Patients with a history of unstable angina may be at a greater risk for
severe myocardial ischemia. Patients with a history of asthma may be at
a greater risk for bronchospasm during Dipyridamole Injection use. When thallium
myocardial perfusion imaging is performed with intravenous dipyridamole,
parenteral aminophylline should be readily available for relieving
adverse events such as bronchospasm or chest pain. Vital signs should be monitored during, and for 10-15 minutes following, the intravenous
infusion of dipyridamole and an electrocardiographic tracing should be
obtained using at least one chest lead. Should severe chest pain or
bronchospasm occur, parenteral aminophylline may be administered by slow
intravenous injection (50-100 mg over 30-60 seconds) in doses ranging
from 50 to 250 mg. In the case of severe hypotension, the patient should
be placed in a supine position with the head tilted down if necessary,
before administration of parenteral aminophylline.
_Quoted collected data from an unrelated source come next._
===== src/hw/rtl/rpn_pkg.sv =====
// Shared types and constants for the RPN stack calculator.
`timescale 1ns / 1ps

package rpn_pkg;

   localparam logic [2:0] OP_PUSH  = 3'd0;
   localparam logic [2:0] OP_ADD   = 3'd1;
   localparam logic [2:0] OP_SUB   = 3'd2;
   localparam logic [2:0] OP_MUL   = 3'd3;
   localparam logic [2:0] OP_DIV   = 3'd4;
   localparam logic [2:0] OP_PRINT = 3'd5;

   localparam logic [1:0] ST_OK    = 2'd0;
   localparam logic [1:0] ST_FULL  = 2'd1;
   localparam logic [1:0] ST_EMPTY = 2'd2;
   localparam logic [1:0] ST_ZDIV  = 2'd3;

   localparam logic signed [31:0] Q_MAX = 32'sh7FFF_FFFF;
   localparam logic signed [31:0] Q_MIN = 32'sh8000_0000;

   localparam int DIV_STEPS = 48;
   localparam int CMD_QUEUE_DEPTH = 2;

   typedef enum logic [2:0] {
      CLS_PUSH  = 3'd0,
      CLS_ADD   = 3'd1,
      CLS_SUB   = 3'd2,
      CLS_MUL   = 3'd3,
      CLS_DIV   = 3'd4,
      CLS_PRINT = 3'd5,
      CLS_NOP   = 3'd6
   } cls_type;

   typedef struct packed {
      cls_type            cls;
      logic signed [31:0] value;
   } cmd_type;

endpackage


===== src/hw/rtl/rpn_cmd_fifo.sv =====
// Short command queue between the front end and the execution unit.
`timescale 1ns / 1ps

module rpn_cmd_fifo (
   input  logic             clock,
   input  logic             reset,
   input  logic             in_valid,
   output logic             in_ready,
   input  rpn_pkg::cmd_type in_cmd,
   output logic             out_valid,
   input  logic             out_ready,
   output rpn_pkg::cmd_type out_cmd
);

   import rpn_pkg::*;

   localparam int PW = (CMD_QUEUE_DEPTH > 1) ? $clog2(CMD_QUEUE_DEPTH) : 1;
   localparam int NW = $clog2(CMD_QUEUE_DEPTH + 1);

   cmd_type       entry_ff [CMD_QUEUE_DEPTH];
   logic [PW-1:0] wptr_ff, wptr_in;
   logic [PW-1:0] rptr_ff, rptr_in;
   logic [NW-1:0] count_ff, count_in;
   logic          push;
   logic          pop;

   assign in_ready  = count_ff != NW'(CMD_QUEUE_DEPTH);
   assign out_valid = count_ff != '0;
   assign out_cmd   = entry_ff[rptr_ff];
   assign push      = in_valid && in_ready;
   assign pop       = out_valid && out_ready;

   always_comb begin
      wptr_in  = wptr_ff;
      rptr_in  = rptr_ff;
      count_in = count_ff;
      if (push) begin
         wptr_in = (wptr_ff == PW'(CMD_QUEUE_DEPTH - 1)) ? '0 : wptr_ff + PW'(1);
      end
      if (pop) begin
         rptr_in = (rptr_ff == PW'(CMD_QUEUE_DEPTH - 1)) ? '0 : rptr_ff + PW'(1);
      end
      if (push && !pop) begin
         count_in = count_ff + NW'(1);
      end else if (pop && !push) begin
         count_in = count_ff - NW'(1);
      end
   end

   always_ff @(posedge clock) begin
      if (reset) begin
         wptr_ff  <= '0;
         rptr_ff  <= '0;
         count_ff <= '0;
      end else begin
         wptr_ff  <= wptr_in;
         rptr_ff  <= rptr_in;
         count_ff <= count_in;
      end
      if (push) begin
         entry_ff[wptr_ff] <= in_cmd;
      end
   end

endmodule


===== config.mk =====
export PLATFORM = sky130hd
export DESIGN_NAME = rpn_cmd_fifo
export DESIGN_NICKNAME = d
export VERILOG_FILES = /design/src/hw/rtl/rpn_pkg.sv /design/src/hw/rtl/rpn_cmd_fifo.sv
export SDC_FILE = /design/constraint.sdc
export NUM_CORES = 1
export LEC_CHECK = 0
export BUFFER_PORTS_ARGS = -buffer_cell sky130_fd_sc_hd__buf_2
export CAP_MARGIN = 30
export CORE_MARGIN = 1
export CORE_UTILIZATION = 48
export CTS_BUF_LIST = sky130_fd_sc_hd__clkbuf_8
export CTS_CLUSTER_DIAMETER = 200
export DETAILED_ROUTE_END_ITERATION = 10
export GPL_ROUTABILITY_DRIVEN = 0
export PLACE_DENSITY = 0.77
export SLEW_MARGIN = 20
export SYNTH_ARGS = -nofsm -noshare
export SYNTH_HDL_FRONTEND = slang
export SYNTH_SLANG_ARGS = --single-unit

===== constraint.sdc =====
create_clock -name clock -period 1.9 [get_ports clock]
set_input_delay 0.57 -clock clock [delete_from_list [all_inputs] [get_ports clock]]
set_output_delay 0.57 -clock clock [all_outputs]
set_load 0.01 [all_outputs]

==> results of run 1 <==
what timing repair did:
| item | 4_1_cts | 5_1_grt |
|---|---|---|
| setup buffers | 0 | 0 |
| endpoints found under the setup margin | 35 | 35 |
| gates resized for setup | 15 | 21 |
power groups by stage:
stage	registers (W)	clock network (W)	logic, W
after floorplan	0.00215	0	0.000728
after global placement	0.00216	0	0.00114
after detailed placement	0.00217	0	0.00115
after CTS	0.00215	0.000967	0.00128
after global routing	0.00217	0.00102	0.00149
final	0.00215	0.000930	0.00140
final timing paths:
check | from | to | slack, ps | cells past startpoint
max | register | out_cmd[21] | -20 | 3
min | in_cmd[17] | entry_ff[1][17] | 430 | 1
max reg2reg | count_ff[0] | count_ff[1] | 270 | 5
min reg2reg | rptr_ff | rptr_ff | 530 | 2
registers in the layout, summed over array words and instances, names as in the netlist, named ones only:
name and flops:
wptr_ff 1, rptr_ff 1, count_ff 2, entry_ff 70
critical path, cell delays in order (launching register included):
cell     delay (ps)
dfxtp_4         370
buf_12          160
mux2_2          340
buf_2           140
routing by layer:
layer	vias up	share of wire, %	track usage, %
li1	690	-	-
met3	6	3.6	3.53
met1	712	40	16.4
met4	0	1.5	9.62
met2	40	54	27.2
met5	-	0	0
cells by family after synthesis:
| kind of cell | count (synthesis) | synth area share [%] |
|---|---|---|
| adder cells (fa/ha/maj) | 1 | 0.457 |
| XOR/XNOR | 3 | 0.960 |
| multiplexers | 35 | 14.4 |
| AO/OA/AOI/OAI | 5 | 1.10 |
| flip-flops | 75 | 80.4 |
| buffers and inverters | 5 | 0.868 |
| AND/OR/NAND/NOR | 9 | 1.83 |
area by class of cell:
cell class,instances,area (um^2)
sequential,75,2210
fill,407,1930
multi-input combinational,53,567
timing repair buffer,81,558
clock buffer,9,124
tap,72,90.1
clock inverter,6,23.8
inverter,1,3.75
through the flow:
step | cell area (um^2) | TNS, ps | util, % | setup WS [ps]
3_3_place_gp | 3240 | 0 | 58.9 | 218
2_1_floorplan | 2740 | 0 | - | 92.6
3_5_place_dp | 3240 | 0 | 58.9 | 188
6_report | 3570 | -167 | 64.9 | -16.5
5_1_grt | 3570 | -1330 | 64.9 | -63.1
4_1_cts | 3480 | -839 | 63.1 | -47.1
layout by cell type (no fill, tap or decap), drive strengths merged:
master  count
a21bo       1
a21oi       2
and2        1
and3        1
buf        81
clkbuf      9
clkinv      6
dfxtp       5
edfxtp     70
ha          1
inv         1
mux2       35
nand2b      1
nand3b      1
nor2        3
o21ai       2
or2         1
or3         1
xor2        3
==> results.md, run 1 <==
* Status: finished with violations
* Failing checks: setup timing
* Routed wire length at 4.42 mm
* Top-Level Pins at 76
* Cell Count, Final, Fillers Out at 297
* Row count at 27
* Final hold violations at 0
* Clk network pwr share at 20.8%
* Reg clk slew, reported paths at 70 ps
* Required time worst endpoint at 1330 ps
* Synthesized instance count at 133
* Final slew viol count at 0
* Nets at 261
* Sink Count at 75
* Vias in the first global route at 1,409
* DR iter-0 viols at 68
* Gr ovfl total at 0
* DP Wirelength at 2.88 mm
* Syn_nets at 173
* Combinational fraction of design power at 31.2%
* Sw Pwr at 0.00120 W
* Part of the power in registers at 48.0%
* CTS H-tree lvls at 3
* Sw Ratio at 26.7%
* Minimum clock period at 1920 ps
* P&R area growth vs syn at 30.4%
* IO Port Bufs at 75
* Die Span Y at 77.5 um
* Avg Vias per Cell at 4.88
* Worst rel slew slack at 77.4%
* Largest net degree at the start of global routing at 21
* Core Region at 5510 um^2
* WL/cell at 14.9 um
* DIE AREA at 6010 um^2
* LEAKAGE at 1.38 nW
* Post-synth top area share at 76.7%
* CTS max path bufs at 2
* Final worst slack at -16.5 ps
* RSZ-0062 raised after global routing: true
* Skew-Pair Late Insertion Delay at 320 ps
* Min Hold Slack at 432 ps
* Final Setup Violations at 21
* CTS Buf Count at 9
* Worst EP arrival at 1350 ps
* Min-delay worst type: primary input to register
* Mapped Area at 2740 um^2
* Clk root buf: clkbuf_8
* Via count at 1,448
* Initial Utilization at 49.7%
* Clk_skew at 7.67 ps
* Post-synthesis sequential area ratio at 80.4%
* Async SR Flop Fraction at 0%
* DRC Markers at 0
* Total GRT Usage at 15.3%
* Post-synth EDFFs at 70
* Synth area leader: edfxtp_1
* CTS tree: done
* Startpoint Class: register
* Synth Flop Type: edfxtp_1
* Top post-synthesis cells by area: edfxtp_1 77%, mux2_2 14%, dfxtp_1 3.7%
* Syn avg cell area at 20.6 um^2
* N_diodes at 0
* Critical path class: register to output pin
* PnR Total Power at 0.00448 W
* Worst slew pin tran at 335 ps
* Power density cells at 1250 nW/um^2
* Post-synth top cells: 70 x edfxtp_1, 35 x mux2_2, 5 x dfxtp_1, 4 x buf_2
* Synth cell types at 17
* Layout cells sized above 1 at 57.8%
* # hold bufs at CTS at 0
* Flops & latches, synth at 75
* Max_cap viols at 0
* First-pass detailed-route iteration total at 4
* VDD IR-drop max at 0.000688 V
* Die X at 77.5 um
* Initial antenna violation count at 0
* Most frequent cell after synthesis: edfxtp_1
* Ys Warns at 0
* Routed Antenna Nets at 0
* Int Power at 0.00328 W
* Dpl cells at 282
* Final Cycle Share at 101%
* Setup crit end kind: output pin
* Worst-path fanout max at 20
* First-pass GRT wire length at 6.64 mm
* Fmax at 522 MHz
(Power assumes the default switching activity.)
==> inputs of run 2 (changes only) <==
--- a/config.mk
+++ b/config.mk
@@ -6,14 +6,15 @@
 export NUM_CORES = 1
 export LEC_CHECK = 0
 export BUFFER_PORTS_ARGS = -buffer_cell sky130_fd_sc_hd__buf_2
-export CAP_MARGIN = 30
+export CAP_MARGIN = 20
 export CORE_MARGIN = 1
 export CORE_UTILIZATION = 48
 export CTS_BUF_LIST = sky130_fd_sc_hd__clkbuf_8
-export CTS_CLUSTER_DIAMETER = 200
+export CTS_CLUSTER_DIAMETER = 60
 export DETAILED_ROUTE_END_ITERATION = 10
 export GPL_ROUTABILITY_DRIVEN = 0
 export PLACE_DENSITY = 0.77
+export SKIP_LAST_GASP = 1
 export SLEW_MARGIN = 20
 export SYNTH_ARGS = -nofsm -noshare
 export SYNTH_HDL_FRONTEND = slang
==> run 2 against run 1 <==
  * The flow still finishes with violations (setup timing)
  * Worst setup slack got worse by 1.8 ps
  * Highest routed layer unchanged
  * Non-clock buffer count unchanged
  * Core utilization is 3.0 points lower
  * Design area is 4.6% lower
  * Routed wire length is 3.5% lower
  * Via count down 0.76%
  * Maximum frequency barely moved
  * Critical path type unchanged
  * Largest cell class unchanged
  * Die area did not move
==> results.md, run 2 (synthesis results as in run 1) <==
* Status: finished with violations (unchanged)
* Failing checks: setup timing (unchanged)
* Vias in the first global route at 1,383 (was 1,409)
* # hold bufs at CTS at 0 (unchanged)
* DP Wirelength at 2.88 mm (unchanged)
* Fmax at 521 MHz (was 522 MHz)
* Top-Level Pins at 76 (unchanged)
* VDD IR-drop max at 0.000638 V (was 0.000688 V)
* Clk_skew at 7.46 ps (was 7.67 ps)
* DRC Markers at 0 (unchanged)
* Routed Antenna Nets at 0 (unchanged)
* Worst-path fanout max at 20 (unchanged)
* Fin util at 61.9% (was 64.9%)
* Setup bufs post-CTS at 0 (unchanged)
* WL/cell at 14.4 um (was 14.9 um)
* Required time worst endpoint at 1330 ps (about the same)
* Final hold violations at 0 (unchanged)
* CTS max path bufs at 2 (unchanged)
* Commonest non-fill, non-tap cell in the layout: buf_2 (was edfxtp_1)
* Initial Utilization at 49.7% (unchanged)
* Minimum clock period at 1920 ps (about the same)
* Setup crit end kind: output pin (unchanged)
* Final Setup Violations at 20 (was 21)
* Largest regs: entry_ff (70), count_ff (2) (unchanged)
* Critical path class: register to output pin (unchanged)
* LEAKAGE at 1.29 nW (was 1.38 nW)
* Largest net degree at the start of global routing at 21 (unchanged)
* Worst EP arrival at 1350 ps (about the same)
* CTS H-tree lvls at 3 (unchanged)
* Min-delay worst type: primary input to register (unchanged)
* Commonest non-fill, non-tap cells in the layout: 75 x buf_2, 70 x edfxtp_1, 35 x mux2_2, 9 x clkbuf_8, 5 x clkinv_1 (was 70 x edfxtp_1, 57 x buf_2, 21 x mux2_2, 18 x buf_6, 14 x mux2_4)
* Clk root buf: clkbuf_8 (unchanged)
* Layout cells sized above 1 at 57.8% (unchanged)
* P&R area growth vs syn at 24.4% (was 30.4%)
* Worst rel slew slack at 77.4% (about the same)
* Sink Count at 75 (unchanged)
* Die Span Y at 77.5 um (unchanged)
* Gr ovfl total at 0 (unchanged)
* First-pass GRT wire length at 6.54 mm (was 6.64 mm)
* DR iter-0 viols at 54 (was 68)
* Via count at 1,437 (was 1,448)
* Routed wire length at 4.27 mm (was 4.42 mm)
* Row count at 27 (unchanged)
* Skew-Pair Late Insertion Delay at 320 ps (about the same)
* Nets at 261 (unchanged)
* CTS tree: done (unchanged)
* Startpoint Class: register (unchanged)
* Final worst slack at -18.3 ps (was -16.5 ps)
* CTS Buf Count at 9 (unchanged)
* Worst slew pin tran at 335 ps (about the same)
* DIE AREA at 6010 um^2 (unchanged)
* N_diodes at 0 (unchanged)
* Power density cells at 1240 nW/um^2 (was 1250 nW/um^2)
* Reg clk slew, reported paths at 70 ps (about the same)
* Setup TNS at -196 ps (was -167 ps)
* Core Region at 5510 um^2 (unchanged)
* Final Cycle Share at 101% (about the same)
* First-pass detailed-route iteration total at 4 (unchanged)
* Most flop-heavy register: entry_ff (unchanged)
* Initial antenna violation count at 0 (unchanged)
* Largest register FFs at 70 (unchanged)
* Final slew viol count at 0 (unchanged)
* Total GRT Usage at 15.1% (was 15.3%)
* Die X at 77.5 um (unchanged)
* Max_cap viols at 0 (unchanged)
* Avg Vias per Cell at 4.84 (was 4.88)
* RSZ-0062 raised after global routing: true (unchanged)
* IO Port Bufs at 75 (unchanged)
[run 2: cell counts in the layout (fill, tap and decap cells not counted)]
Identical to the previous run, type by type.
[run 2: cell type report]
type | instances | area, um^2
tap | 72 | 90.1
multi-input combinational | 53 | 514
inverter | 1 | 3.75
timing repair buffer | 81 | 445
clock buffer | 9 | 124
fill | 435 | 2100
sequential | 75 | 2210
clock inverter | 6 | 23.8
[run 2: power by group]
group | internal, W | switching (W) | leakage [nW]
sequential | 0.00207 | 0.0000759 | 0.696
clock | 0.000442 | 0.000489 | 0.0765
combinational | 0.000582 | 0.000576 | 0.520
[run 2: path summary, 6_finish.rpt]
| kind | slack (ps) | to | cells after the start | from |
|---|---|---|---|---|
| max reg2reg | 270 | count_ff[1] | 5 | count_ff[0] |
| min reg2reg | 530 | rptr_ff | 2 | rptr_ff |
| min | 430 | entry_ff[1][17] | 1 | in_cmd[17] |
| max | -20 | out_cmd[21] | 3 | register |
[run 2: critical path, cell delays in order, from the launching register on]
cell     delay, ps
dfxtp_4        370
buf_12         160
mux2_2         340
buf_2          140
[run 2: stage by stage]
step	setup WS (ps)	area, um^2	total power, W	std cells	hold WS [ps]
final	-18.3	3410	0.00424	297	431
after detailed placement	188	3240	0.00333	282	520
after CTS	-47.1	3410	0.00429	297	413
after floorplan	92.6	2740	0.00288	133	471
after global routing	-68.0	3410	0.00444	297	413
after global placement	218	3240	0.00330	282	494
[run 2: metal layers]
metal,share of wire (%),vias to the layer above,global-route usage [%]
met3,3.5,4,3.41
met4,1.2,0,9.06
met2,55,38,26.7
li1,-,691,-
met1,41,704,16.3
met5,0,-,0
[run 2: what timing repair did]
action,in CTS,in global routing
hold endpoints to repair,0,0
setup endpoints to repair,35,35
resized for setup,4,0
==> inputs of run 3 (changes only) <==
--- a/config.mk
+++ b/config.mk
@@ -8,12 +8,12 @@
 export BUFFER_PORTS_ARGS = -buffer_cell sky130_fd_sc_hd__buf_2
 export CAP_MARGIN = 20
 export CORE_MARGIN = 1
-export CORE_UTILIZATION = 48
+export CORE_UTILIZATION = 53
 export CTS_BUF_LIST = sky130_fd_sc_hd__clkbuf_8
 export CTS_CLUSTER_DIAMETER = 60
 export DETAILED_ROUTE_END_ITERATION = 10
 export GPL_ROUTABILITY_DRIVEN = 0
-export PLACE_DENSITY = 0.77
+export PLACE_DENSITY = 0.81
 export SKIP_LAST_GASP = 1
 export SLEW_MARGIN = 20
 export SYNTH_ARGS = -nofsm -noshare
==> constraint.sdc (replaced) <==
create_clock -name clock -period 1.95 [get_ports clock]
set_input_delay 0.585 -clock clock [delete_from_list [all_inputs] [get_ports clock]]
set_output_delay 0.585 -clock clock [all_outputs]
set_load 0.01 [all_outputs]
==> run 3 against run 2 <==
  * The run still ends with setup timing left
  * Routed wire length up 9.8%
  * Largest cell class unchanged
  * Sequential cell count unchanged
  * Non-clock buffer count down 1
  * Sequential power down 2%
==> results.md, run 3 (synthesis results as in run 1) <==
* Status: finished with violations (unchanged)
* Failing checks: setup timing (unchanged)
* RSZ-0062 raised after global routing: true (unchanged)
* Routed Antenna Nets at 0 (unchanged)
* Sw Ratio at 25.4% (was 26.9%)
* Commonest non-fill, non-tap cells in the layout: 75 x buf_2, 70 x edfxtp_1, 35 x mux2_2, 9 x clkbuf_8, 4 x dfxtp_1 (was 75 x buf_2, 70 x edfxtp_1, 35 x mux2_2, 9 x clkbuf_8, 5 x clkinv_1)
* Worst EP arrival at 1380 ps (was 1350 ps)
* Most flop-heavy register: entry_ff (unchanged)
* Clk root buf: clkbuf_8 (unchanged)
* Die Span Y at 73.9 um (was 77.5 um)
* First-pass detailed-route iteration total at 4 (unchanged)
* Hold worst-path end: entry_ff[0][17] (was entry_ff[1][17])
* Commonest non-fill, non-tap cell in the layout: buf_2 (unchanged)
* Worst rel slew slack at 79.1% (was 77.4%)
* Worst hold start: in_cmd[17] (unchanged)
* Power density cells at 1320 nW/um^2 (was 1240 nW/um^2)
* Sw Pwr at 0.00118 W (was 0.00114 W)
* DP Wirelength at 2.92 mm (was 2.88 mm)
* Layout cells sized above 1 at 59.1% (was 57.8%)
* Setup TNS at -151 ps (was -196 ps)
* Initial antenna violation count at 0 (unchanged)
* Required time worst endpoint at 1360 ps (was 1330 ps)
* Part of the power in registers at 45.3% (was 50.7%)
* FF-to-FF path depth at 5 (unchanged)
* Gr ovfl total at 0 (unchanged)
* CTS tree: done (unchanged)
* FF-to-FF setup slack at 320 ps (was 270 ps)
* First-pass GRT wire length at 7.04 mm (was 6.54 mm)
* Nets at 260 (was 261)
* Routed wire length at 4.69 mm (was 4.27 mm)
* Max_cap viols at 0 (unchanged)
* Minimum clock period at 1970 ps
* Skew-Pair Late Insertion Delay at 330 ps (was 320 ps)
* LEAKAGE at 1.34 nW (was 1.29 nW)
* Worst R2R End: count_ff[1] (unchanged)
* Worst Hold Depth at 1 (unchanged)
* Top cell family by delay on the critical path: flip-flops (unchanged)
* Via count at 1,466 (was 1,437)
* DRC Markers at 0 (unchanged)
* Setup crit end kind: output pin (unchanged)
* Fmax at 508 MHz
* Final hold violations at 0 (unchanged)
* Sink Count at 75 (unchanged)
* Cell Chain, Critical Path: buf_12, mux2_2, buf_2 (unchanged)
* Combinational fraction of design power at 25.5% (was 27.3%)
* Core Region at 4850 um^2 (was 5510 um^2)
* Clk network pwr share at 29.2% (was 22.0%)
* DIE AREA at 5460 um^2 (was 6010 um^2)
* CTS Buf Count at 9 (unchanged)
* Vias in the first global route at 1,433 (was 1,383)
* Worst-path fanout max at 15 (was 20)
* P&R area growth vs syn at 28.1% (was 24.4%)
* Startpoint Class: register (unchanged)
* IO Port Bufs at 75 (unchanged)
* Worst path bufs/invs at 2 (unchanged)
* WL/cell at 16.0 um (was 14.4 um)
* Largest net degree at the start of global routing at 36 (was 21)
* CTS H-tree lvls at 3 (unchanged)
* Largest register FFs at 70 (unchanged)
* Initial Utilization at 56.5% (was 49.7%)
* Critical path class: register to output pin (unchanged)
* CTS max path bufs at 2 (unchanged)
* Final slew viol count at 0 (unchanged)
* Row count at 25 (was 27)
* Total GRT Usage at 18.8% (was 15.1%)
* Die X at 73.9 um (was 77.5 um)
* Avg Vias per Cell at 5.02 (was 4.84)
* # hold bufs at CTS at 0 (unchanged)
* Reg clk slew, reported paths at 70 ps (about the same)
* Final worst slack at -19.1 ps (was -18.3 ps)
* Min Hold Slack at 435 ps (was 431 ps)
* N_diodes at 0 (unchanged)
* DR iter-0 viols at 68 (was 54)
* Largest regs: entry_ff (70), count_ff (2) (unchanged)
* Worst slew pin tran at 310 ps (was 335 ps)
* Int Power at 0.00345 W (was 0.00310 W)
* Final Setup Violations at 20 (unchanged)
* CP peak stage delay at 400 ps (was 370 ps)
* Clk_skew at 5.60 ps (was 7.46 ps)
* VDD IR-drop max at 0.000996 V (was 0.000638 V)
* Top-Level Pins at 76 (unchanged)
* Final Cycle Share at 101%
* Slowest library cell on the worst path: dfxtp_4 (unchanged)
* R2r startpoint: count_ff[0] (unchanged)
* Min-delay worst type: primary input to register (unchanged)
## run 3: changes by cell type in the layout (fill, tap and decap cells not counted)
cell	delta
bufinv_16	+3
buf_4	-3
clkinv_2	+1
inv_1	+1
clkinv_1	-4
buf_16	+1
buf_12	+1
## run 3: worst max path at each step
stage | from | endpoint | cells past startpoint
6_report | register | out_cmd[5] | 3
5_1_grt | register | out_cmd[20] | 3
4_1_cts | register | out_cmd[20] | 3
3_5_place_dp | in_valid | count_ff[1] | 5
3_3_place_gp | in_valid | count_ff[1] | 5
2_1_floorplan | count_ff[0] | entry_ff[1][0] | 2
## run 3: repair_timing
item | 4_1_cts | 5_1_grt
gates resized for setup | 3 | 0
gates cloned | 1 | 0
endpoints found under the hold margin | 0 | 0
buffers inserted | 0 | 0
setup endpoints to repair | 35 | 35
## run 3: metal layers
metal | part of all wire [%] | track usage [%] | up-vias
li1 | - | - | 691
met1 | 43 | 22.9 | 718
met3 | 5.5 | 7.68 | 5
met5 | 0 | 0 | -
met4 | 1.1 | 7.69 | 0
met2 | 50 | 29.7 | 52
## run 3: final cells by class
cell class	count	area, um^2
Sequential cell	75	2210
Fill cell	300	1340
Multi-Input combinational cell	53	514
Timing Repair Buffer	80	470
Clock buffer	9	124
Clock inverter	7	108
Tap cell	67	83.8
Inverter	1	3.75
## run 3: power by group through the flow
| stage | Combinational, W | Clock (W) | Sequential [W] |
|---|---|---|---|
| floorplan | 0.000708 | 0 | 0.00210 |
| global placement | 0.00113 | 0 | 0.00210 |
| detailed placement | 0.00114 | 0 | 0.00212 |
| CTS | 0.00120 | 0.00138 | 0.00210 |
| global route | 0.00126 | 0.00145 | 0.00212 |
| finish | 0.00118 | 0.00135 | 0.00210 |
## run 3: worst reg2reg max path: stages (launching register included)
cell and delay [ps]:
dfxtp_1 350, nand2b_1 210, and2_1 180, ha_1 320, or3_1 360, a21oi_1 140
## run 3: through the flow
stage / total power [W] / setup slack, ps / instance area (um^2) / std cells / util, %
6_report: 0.00463 / -19.1 / 3510 / 292 / 72.4
5_1_grt: 0.00484 / -74.9 / 3510 / 292 / 72.4
2_1_floorplan: 0.00280 / 15.2 / 2740 / 133 / -
3_5_place_dp: 0.00326 / 221 / 3250 / 275 / 67.0
3_3_place_gp: 0.00323 / 248 / 3250 / 275 / 67.0
4_1_cts: 0.00468 / -40.6 / 3510 / 292 / 72.4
If 250 mg of
aminophylline does not relieve chest pain symptoms within a few minutes,
sublingual nitroglycerin may be administered. Ifchest pain continues
despite use of aminophylline and nitroglycerin, the possibility of
myocardial infarction should be considered. If the clinical condition of
a patient with an adverse event permits a one-minute delay in the
administration of parenteral aminophylline, thallium-201 may be injected
and allowed to circulate for one minute before the injection of
aminophylline. This will allow initial thallium perfusion imaging to be
performed before reversal of the pharmacologic effects of dipyridamole
on the coronary circulation.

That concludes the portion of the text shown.